C’era una volta un ventilatore invidioso. Invidioso di cosa? Invidioso del vento. Invidioso di quel benessere che vedeva negli altri quando sembravano sorridere per quei loro capelli mossi dall’aria, dalla sua aria. Invidioso di quella corrente fresca che sembrava spazzare via dalla stanza dove l’avevano sistemato il calore denso e appiccicoso dell’estate. Invidioso di quel respiro che, involontariamente, elettricamente, velocemente, donava a chi vi soggiornava accanto. A chi l’accendeva con un semplice click del dito più pigro.

“Tutti gioiscono, tranne tu” gli diceva la sua invidia. “Tu lavori, tu, nella tua immobilità, non stai mai fermo, tu giri, giri e giri e loro, guardali… si godono il fresco… senza far niente!”.

Il ventilatore, erano gli ultimi giorni di luglio, arrivò a dirsi che non c’era giustizia in tutto ciò e decise di fermarsi. Ma come? Provò cercando di boicottare i suoi pulsanti: non vi riuscì. Cercò provando a ribaltarsi facendo forza sulle gambe troppo sicure: non ce la fece. Finché avvertì un lieve smuoversi della vite che teneva quella sua ventola attaccata al corpo: aveva appena trovato il suo punto debole.

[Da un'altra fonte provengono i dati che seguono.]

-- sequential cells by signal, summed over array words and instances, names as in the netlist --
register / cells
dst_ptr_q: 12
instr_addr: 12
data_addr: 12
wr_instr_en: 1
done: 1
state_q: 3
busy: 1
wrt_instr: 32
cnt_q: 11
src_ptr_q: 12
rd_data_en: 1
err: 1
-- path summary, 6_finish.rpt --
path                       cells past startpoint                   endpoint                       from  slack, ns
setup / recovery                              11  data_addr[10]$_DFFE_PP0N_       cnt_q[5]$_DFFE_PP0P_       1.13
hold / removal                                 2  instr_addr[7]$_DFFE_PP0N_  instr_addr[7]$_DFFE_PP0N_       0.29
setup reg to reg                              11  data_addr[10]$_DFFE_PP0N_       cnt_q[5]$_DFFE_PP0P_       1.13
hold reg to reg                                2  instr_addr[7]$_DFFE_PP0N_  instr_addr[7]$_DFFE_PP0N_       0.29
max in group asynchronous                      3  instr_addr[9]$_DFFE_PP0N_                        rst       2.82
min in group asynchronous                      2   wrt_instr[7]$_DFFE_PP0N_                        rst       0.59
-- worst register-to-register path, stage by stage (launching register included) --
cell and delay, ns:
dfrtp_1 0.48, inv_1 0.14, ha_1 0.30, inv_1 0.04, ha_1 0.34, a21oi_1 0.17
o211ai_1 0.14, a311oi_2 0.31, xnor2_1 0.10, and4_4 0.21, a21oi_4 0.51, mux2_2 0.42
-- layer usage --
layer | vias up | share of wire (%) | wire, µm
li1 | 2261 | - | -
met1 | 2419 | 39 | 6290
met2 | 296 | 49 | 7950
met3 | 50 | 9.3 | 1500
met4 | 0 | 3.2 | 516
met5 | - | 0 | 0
<file path="config.mk">
export PLATFORM = sky130hd
export DESIGN_NAME = timingskew_ramp_ctrl
export DESIGN_NICKNAME = d
export VERILOG_FILES = /design/src/rtl/timingskew_ramp_ctrl.sv
export SDC_FILE = /design/constraint.sdc
export NUM_CORES = 1
export LEC_CHECK = 0
export BUFFER_PORTS_ARGS = -buffer_cell sky130_fd_sc_hd__buf_2
export CAP_MARGIN = 0
export CELL_PAD_IN_SITES_DETAIL_PLACEMENT = 2
export CELL_PAD_IN_SITES_GLOBAL_PLACEMENT = 2
export CORE_MARGIN = 4
export CORE_UTILIZATION = 34
export DETAILED_ROUTE_END_ITERATION = 10
export GPL_TIMING_DRIVEN = 0
export HOLD_SLACK_MARGIN = 0.05
export PLACE_DENSITY = 0.84
export SKIP_CTS_REPAIR_TIMING = 1
export SYNTH_ARGS = -nofsm -noshare
export SYNTH_HDL_FRONTEND = slang
export SYNTH_SLANG_ARGS = --single-unit
</file>
<file path="constraint.sdc">
create_clock -name CELCLK -period 5.3 [get_ports CELCLK]
set_clock_uncertainty 0.1 [all_clocks]
set_input_delay 1.59 -clock CELCLK [delete_from_list [all_inputs] [get_ports CELCLK]]
set_output_delay 1.59 -clock CELCLK [all_outputs]
set_load 0.01 [all_outputs]
</file>
`src/rtl/spi_reg_ctrl.sv`:
```
// Register-bus sequencer behind an SPI slave byte interface: command byte selects
// read/write and start address, following bytes burst at auto-incrementing addresses.
module spi_reg_ctrl #(
    parameter int         ADDR_W      = 7,
    parameter int         RD_TIMEOUT  = 8,
    parameter logic [7:0] RD_ERR_BYTE = 8'hEE
) (
    input  logic              i_sys_clk,
    input  logic              i_rst,
    input  logic              i_spi_cs_b,
    input  logic              i_rx_data_valid,
    input  logic [7:0]        i_rx_byte,
    output logic              o_tx_data_valid,
    output logic [7:0]        o_tx_byte,
    output logic [ADDR_W-1:0] o_reg_addr,
    output logic              o_reg_wr_en,
    output logic [7:0]        o_reg_wr_data,
    output logic              o_reg_rd_en,
    input  logic [7:0]        i_reg_rd_data,
    input  logic              i_reg_rd_ack,
    input  logic              i_err_clr,
    output logic              o_busy,
    output logic              o_err_timeout
);
    localparam logic [2:0] S_IDLE    = 3'd0;
    localparam logic [2:0] S_CMD     = 3'd1;
    localparam logic [2:0] S_RD_REQ  = 3'd2;
    localparam logic [2:0] S_RD_WAIT = 3'd3;
    localparam logic [2:0] S_RD_NEXT = 3'd4;
    localparam logic [2:0] S_WR_DATA = 3'd5;
    localparam int         CNT_W     = $clog2(RD_TIMEOUT + 1);

    logic              r_cs_meta, r_cs_sync, r_cs_act_d;
    logic [2:0]        r_state;
    logic [ADDR_W-1:0] r_addr;
    logic [CNT_W-1:0]  r_tmo_cnt;
    logic [7:0]        r_tx_byte;
    logic              r_tx_vld;
    logic              r_wr_en;
    logic [7:0]        r_wr_data;
    logic              r_err;

    logic w_cs_act, w_cs_rise, w_ack, w_timeout;

    assign w_cs_act  = ~r_cs_sync;
    assign w_cs_rise = w_cs_act & ~r_cs_act_d;
    assign w_ack     = (r_state == S_RD_WAIT) & w_cs_act & i_reg_rd_ack;
    assign w_timeout = (r_state == S_RD_WAIT) & w_cs_act & ~i_reg_rd_ack
                     & (r_tmo_cnt == CNT_W'(RD_TIMEOUT - 1));

    // Sync flops and the previous-CS register reset to "active" so a frame
    // already running at reset is ignored until CS is released.
    always_ff @(posedge i_sys_clk) begin
        if (i_rst) begin
            r_cs_meta  <= 1'b0;
            r_cs_sync  <= 1'b0;
            r_cs_act_d <= 1'b1;
            r_state    <= S_IDLE;
            r_addr     <= '0;
            r_tmo_cnt  <= '0;
            r_tx_byte  <= 8'h00;
            r_tx_vld   <= 1'b0;
            r_wr_en    <= 1'b0;
            r_wr_data  <= 8'h00;
            r_err      <= 1'b0;
        end else begin
            r_cs_meta  <= i_spi_cs_b;
            r_cs_sync  <= r_cs_meta;
            r_cs_act_d <= w_cs_act;
            r_tx_vld   <= 1'b0;
            r_wr_en    <= 1'b0;

            if (r_wr_en)
                r_addr <= r_addr + ADDR_W'(1);

            if (w_timeout)
                r_err <= 1'b1;
            else if (i_err_clr)
                r_err <= 1'b0;

            if (!w_cs_act) begin
                r_state <= S_IDLE;
            end else begin
                case (r_state)
                    S_IDLE: begin
                        if (w_cs_rise) begin
                            r_state   <= S_CMD;
                            r_tx_byte <= 8'h00;
                        end
                    end
                    S_CMD: begin
                        if (i_rx_data_valid) begin
                            r_addr  <= i_rx_byte[ADDR_W-1:0];
                            r_state <= i_rx_byte[7] ? S_RD_REQ : S_WR_DATA;
                        end
                    end
                    S_RD_REQ: begin
                        r_tmo_cnt <= '0;
                        r_state   <= S_RD_WAIT;
                    end
                    S_RD_WAIT: begin
                        if (w_ack) begin
                            r_tx_byte <= i_reg_rd_data;
                            r_tx_vld  <= 1'b1;
                            r_state   <= S_RD_NEXT;
                        end else if (w_timeout) begin
                            r_tx_byte <= RD_ERR_BYTE;
                            r_tx_vld  <= 1'b1;
                            r_state   <= S_RD_NEXT;
                        end else begin
                            r_tmo_cnt <= r_tmo_cnt + CNT_W'(1);
                        end
                    end
                    S_RD_NEXT: begin
                        if (i_rx_data_valid) begin
                            r_addr  <= r_addr + ADDR_W'(1);
                            r_state <= S_RD_REQ;
                        end
                    end
                    S_WR_DATA: begin
                        if (i_rx_data_valid) begin
                            r_wr_en   <= 1'b1;
                            r_wr_data <= i_rx_byte;
                        end
                    end
                    default: r_state <= S_IDLE;
                endcase
            end
        end
    end

    assign o_tx_data_valid = r_tx_vld;
    assign o_tx_byte       = (r_state == S_IDLE) ? {7'b1010000, r_err} : r_tx_byte;
    assign o_reg_addr      = r_addr;
    assign o_reg_wr_en     = r_wr_en;
    assign o_reg_wr_data   = r_wr_data;
    assign o_reg_rd_en     = (r_state == S_RD_REQ) & w_cs_act;
    assign o_busy          = (r_state != S_IDLE);
    assign o_err_timeout   = r_err;

endmodule

```
[config.mk]
export PLATFORM = sky130hd
export DESIGN_NAME = alu_op_sequencer
export DESIGN_NICKNAME = d
export VERILOG_FILES = /design/src/rtl/alu_op_sequencer.sv
export SDC_FILE = /design/constraint.sdc
export NUM_CORES = 1
export LEC_CHECK = 0
export CORE_MARGIN = 5
export CORE_UTILIZATION = 31
export DETAILED_ROUTE_END_ITERATION = 8
export GPL_TIMING_DRIVEN = 0
export PLACE_DENSITY = 0.95
export SETUP_SLACK_MARGIN = 0.05
export SLEW_MARGIN = 15
export SYNTH_ARGS = -nofsm -noshare
export SYNTH_HDL_FRONTEND = slang
export SYNTH_SLANG_ARGS = --single-unit
[constraint.sdc]
create_clock -name clock -period 4 [get_ports clock]
set_input_delay 0.4 -clock clock [delete_from_list [all_inputs] [get_ports clock]]
set_output_delay 0.4 -clock clock [all_outputs]
set_load 0.1 [all_outputs]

Da allora, ogni volta che poteva, cominciò a far girare quella sua ventola sempre più velocemente, cercando di far pressione come poteva su quella vite che sembrava poter cedere. Nessuno se ne accorse. Anzi. Tanto era il caldo che tutti ne furono entusiasti e cominciarono a lodarlo: “Un ventilatore così non s’è mai visto!” - “Che velocità, pazzesco!” - “Questo ventilatore è un vero spettacolo, quasi quasi me lo porto al mare!”.

Le lodi fecero il loro effetto. L’invidia, giorno dopo giorno, si affievolì. E il ventilatore si ritrovò a pensare a quella vite, sempre più vicina dallo scivolare via, con ansia e preoccupazione.

Finché la vite saltò, la ventola si ruppe, il vento si fermò e il ventilatore, nel fresco della notte, fu portato vicino ai cassonetti. L’invidia non disse nulla, in quell’occasione, e il ventilatore passò tutta la notte e il giorno seguente a chiedersi: “Dove sei finita?”. L’indomani fu portato via e del ventilatore che un tempo era stato invidioso non si seppe più nulla.